Ironically, Turkish President Recep Tayyip Erdogan was striking similar notes in a parliamentary address while Rouhani was telling him to get out of Syria.

Erdogan accused the United States of supplying terrorist forces – by which he means the Kurds – under the guise of battling the Islamic State in Syria. He said this means the U.S. presence in Syria is motivated by “calculations against Turkey and Iran, and maybe Russia.”

Crucially, Erdogan called on the United States to remove its troops from the Syrian city of Manbij. Contrary to Rouhani’s wishes, this implies Turkey plans to expand its operation against the Syrian Kurds, rather than winding “Operation Olive Branch” down.

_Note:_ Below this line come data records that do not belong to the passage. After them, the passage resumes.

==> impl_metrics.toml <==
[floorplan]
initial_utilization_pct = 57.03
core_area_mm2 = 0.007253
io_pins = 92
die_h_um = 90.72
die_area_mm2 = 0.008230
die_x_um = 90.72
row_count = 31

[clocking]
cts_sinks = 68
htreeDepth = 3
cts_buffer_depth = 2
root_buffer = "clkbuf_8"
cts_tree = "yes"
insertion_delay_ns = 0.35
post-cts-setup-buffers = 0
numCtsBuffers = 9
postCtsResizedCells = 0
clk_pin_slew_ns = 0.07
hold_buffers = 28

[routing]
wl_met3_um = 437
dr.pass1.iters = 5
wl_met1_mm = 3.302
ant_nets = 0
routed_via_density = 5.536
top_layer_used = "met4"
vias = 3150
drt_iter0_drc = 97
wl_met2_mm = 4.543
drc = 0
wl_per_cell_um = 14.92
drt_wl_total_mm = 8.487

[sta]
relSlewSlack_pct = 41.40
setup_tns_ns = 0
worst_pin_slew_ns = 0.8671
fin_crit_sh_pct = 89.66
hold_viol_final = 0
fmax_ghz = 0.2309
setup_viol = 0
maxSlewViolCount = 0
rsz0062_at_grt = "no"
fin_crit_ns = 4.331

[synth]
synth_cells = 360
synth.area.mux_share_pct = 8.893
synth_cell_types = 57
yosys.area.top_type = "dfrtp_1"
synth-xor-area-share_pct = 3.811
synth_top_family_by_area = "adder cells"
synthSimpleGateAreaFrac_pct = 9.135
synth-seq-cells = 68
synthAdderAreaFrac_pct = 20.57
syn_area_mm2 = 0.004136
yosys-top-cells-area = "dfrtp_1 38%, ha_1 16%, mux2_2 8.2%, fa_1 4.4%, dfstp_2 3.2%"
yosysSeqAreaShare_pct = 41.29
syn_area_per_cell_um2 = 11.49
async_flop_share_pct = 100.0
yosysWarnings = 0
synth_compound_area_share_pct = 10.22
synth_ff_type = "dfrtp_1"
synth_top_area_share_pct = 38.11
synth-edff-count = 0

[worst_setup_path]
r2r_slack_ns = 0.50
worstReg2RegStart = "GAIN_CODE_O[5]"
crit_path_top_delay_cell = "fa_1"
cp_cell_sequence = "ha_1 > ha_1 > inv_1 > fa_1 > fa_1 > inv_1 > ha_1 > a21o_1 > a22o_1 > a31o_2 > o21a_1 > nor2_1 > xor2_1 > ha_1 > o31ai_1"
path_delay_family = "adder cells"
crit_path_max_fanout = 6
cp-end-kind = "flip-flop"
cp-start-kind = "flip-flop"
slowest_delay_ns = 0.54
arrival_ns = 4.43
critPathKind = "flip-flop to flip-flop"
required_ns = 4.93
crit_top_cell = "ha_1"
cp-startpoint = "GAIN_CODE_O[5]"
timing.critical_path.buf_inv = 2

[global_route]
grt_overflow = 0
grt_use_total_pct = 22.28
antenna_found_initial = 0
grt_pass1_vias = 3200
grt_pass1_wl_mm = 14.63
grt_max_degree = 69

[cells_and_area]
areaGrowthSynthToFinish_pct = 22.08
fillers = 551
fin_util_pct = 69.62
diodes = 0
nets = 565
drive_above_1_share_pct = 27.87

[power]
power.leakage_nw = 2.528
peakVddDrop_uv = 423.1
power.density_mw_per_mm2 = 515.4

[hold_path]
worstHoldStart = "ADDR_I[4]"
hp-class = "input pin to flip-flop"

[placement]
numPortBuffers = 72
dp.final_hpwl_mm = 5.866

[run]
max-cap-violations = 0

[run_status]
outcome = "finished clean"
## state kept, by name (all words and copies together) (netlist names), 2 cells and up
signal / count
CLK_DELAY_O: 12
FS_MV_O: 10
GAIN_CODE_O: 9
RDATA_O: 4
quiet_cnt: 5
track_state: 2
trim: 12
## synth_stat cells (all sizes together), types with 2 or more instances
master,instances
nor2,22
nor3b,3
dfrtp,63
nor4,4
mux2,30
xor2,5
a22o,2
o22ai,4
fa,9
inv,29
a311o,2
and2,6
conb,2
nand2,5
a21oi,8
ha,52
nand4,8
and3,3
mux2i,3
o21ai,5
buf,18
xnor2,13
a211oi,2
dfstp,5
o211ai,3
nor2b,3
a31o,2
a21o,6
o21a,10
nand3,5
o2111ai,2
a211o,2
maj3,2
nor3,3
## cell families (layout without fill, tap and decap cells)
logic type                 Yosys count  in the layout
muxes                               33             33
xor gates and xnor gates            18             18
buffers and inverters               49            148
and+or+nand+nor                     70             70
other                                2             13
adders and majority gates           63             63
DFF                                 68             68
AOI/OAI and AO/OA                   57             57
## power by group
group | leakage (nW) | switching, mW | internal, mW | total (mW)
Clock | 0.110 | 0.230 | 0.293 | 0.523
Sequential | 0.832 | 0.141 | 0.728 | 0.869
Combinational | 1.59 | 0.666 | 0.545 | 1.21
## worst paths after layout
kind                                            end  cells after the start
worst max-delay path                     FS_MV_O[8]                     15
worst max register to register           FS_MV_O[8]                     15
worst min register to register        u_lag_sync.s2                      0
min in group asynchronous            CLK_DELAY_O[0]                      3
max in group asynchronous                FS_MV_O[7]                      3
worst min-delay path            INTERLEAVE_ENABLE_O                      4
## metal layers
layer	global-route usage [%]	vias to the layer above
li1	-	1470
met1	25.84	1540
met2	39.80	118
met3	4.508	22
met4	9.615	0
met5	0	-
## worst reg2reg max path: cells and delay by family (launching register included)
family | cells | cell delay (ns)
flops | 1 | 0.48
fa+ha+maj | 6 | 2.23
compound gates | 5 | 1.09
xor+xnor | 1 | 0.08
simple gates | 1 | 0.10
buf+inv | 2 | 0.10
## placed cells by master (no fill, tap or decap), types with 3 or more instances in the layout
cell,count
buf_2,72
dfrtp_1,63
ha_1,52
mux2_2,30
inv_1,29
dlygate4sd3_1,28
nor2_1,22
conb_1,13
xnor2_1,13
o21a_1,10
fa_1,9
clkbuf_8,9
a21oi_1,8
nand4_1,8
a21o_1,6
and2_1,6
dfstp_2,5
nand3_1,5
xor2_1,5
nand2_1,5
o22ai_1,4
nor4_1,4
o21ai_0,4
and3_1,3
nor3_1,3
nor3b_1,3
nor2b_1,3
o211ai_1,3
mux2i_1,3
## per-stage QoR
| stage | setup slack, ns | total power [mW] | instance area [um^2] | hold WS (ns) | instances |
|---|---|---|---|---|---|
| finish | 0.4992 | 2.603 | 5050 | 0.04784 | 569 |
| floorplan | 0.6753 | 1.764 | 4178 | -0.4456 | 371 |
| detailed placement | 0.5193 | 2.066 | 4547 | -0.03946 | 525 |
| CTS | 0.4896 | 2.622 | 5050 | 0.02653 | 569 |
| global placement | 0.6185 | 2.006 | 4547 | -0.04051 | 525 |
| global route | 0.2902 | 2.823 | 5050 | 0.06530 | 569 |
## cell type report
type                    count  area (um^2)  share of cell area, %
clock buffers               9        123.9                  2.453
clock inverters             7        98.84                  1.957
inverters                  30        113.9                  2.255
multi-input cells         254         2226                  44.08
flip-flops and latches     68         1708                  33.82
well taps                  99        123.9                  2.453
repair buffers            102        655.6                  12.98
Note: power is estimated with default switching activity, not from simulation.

Manbij would be the next logical Turkish target beyond Afrin, the town Turkey and its Syrian proxies are currently besieging, but attacking Manbij would bring a high risk of conflict with American forces stationed there. It would also make it very difficult for the United States to remain disengaged from the conflict by stating the Kurds under attack by Turkey are not part of the Kurdish organizations America supported against the Islamic State.

Kurds from across Syria gathered in Afrin to protest the Turkish operation on Tuesday, waving portraits of Kurdish fighters killed in the battle and waving olive branches to mock the sarcastic name Turkey gave the operation.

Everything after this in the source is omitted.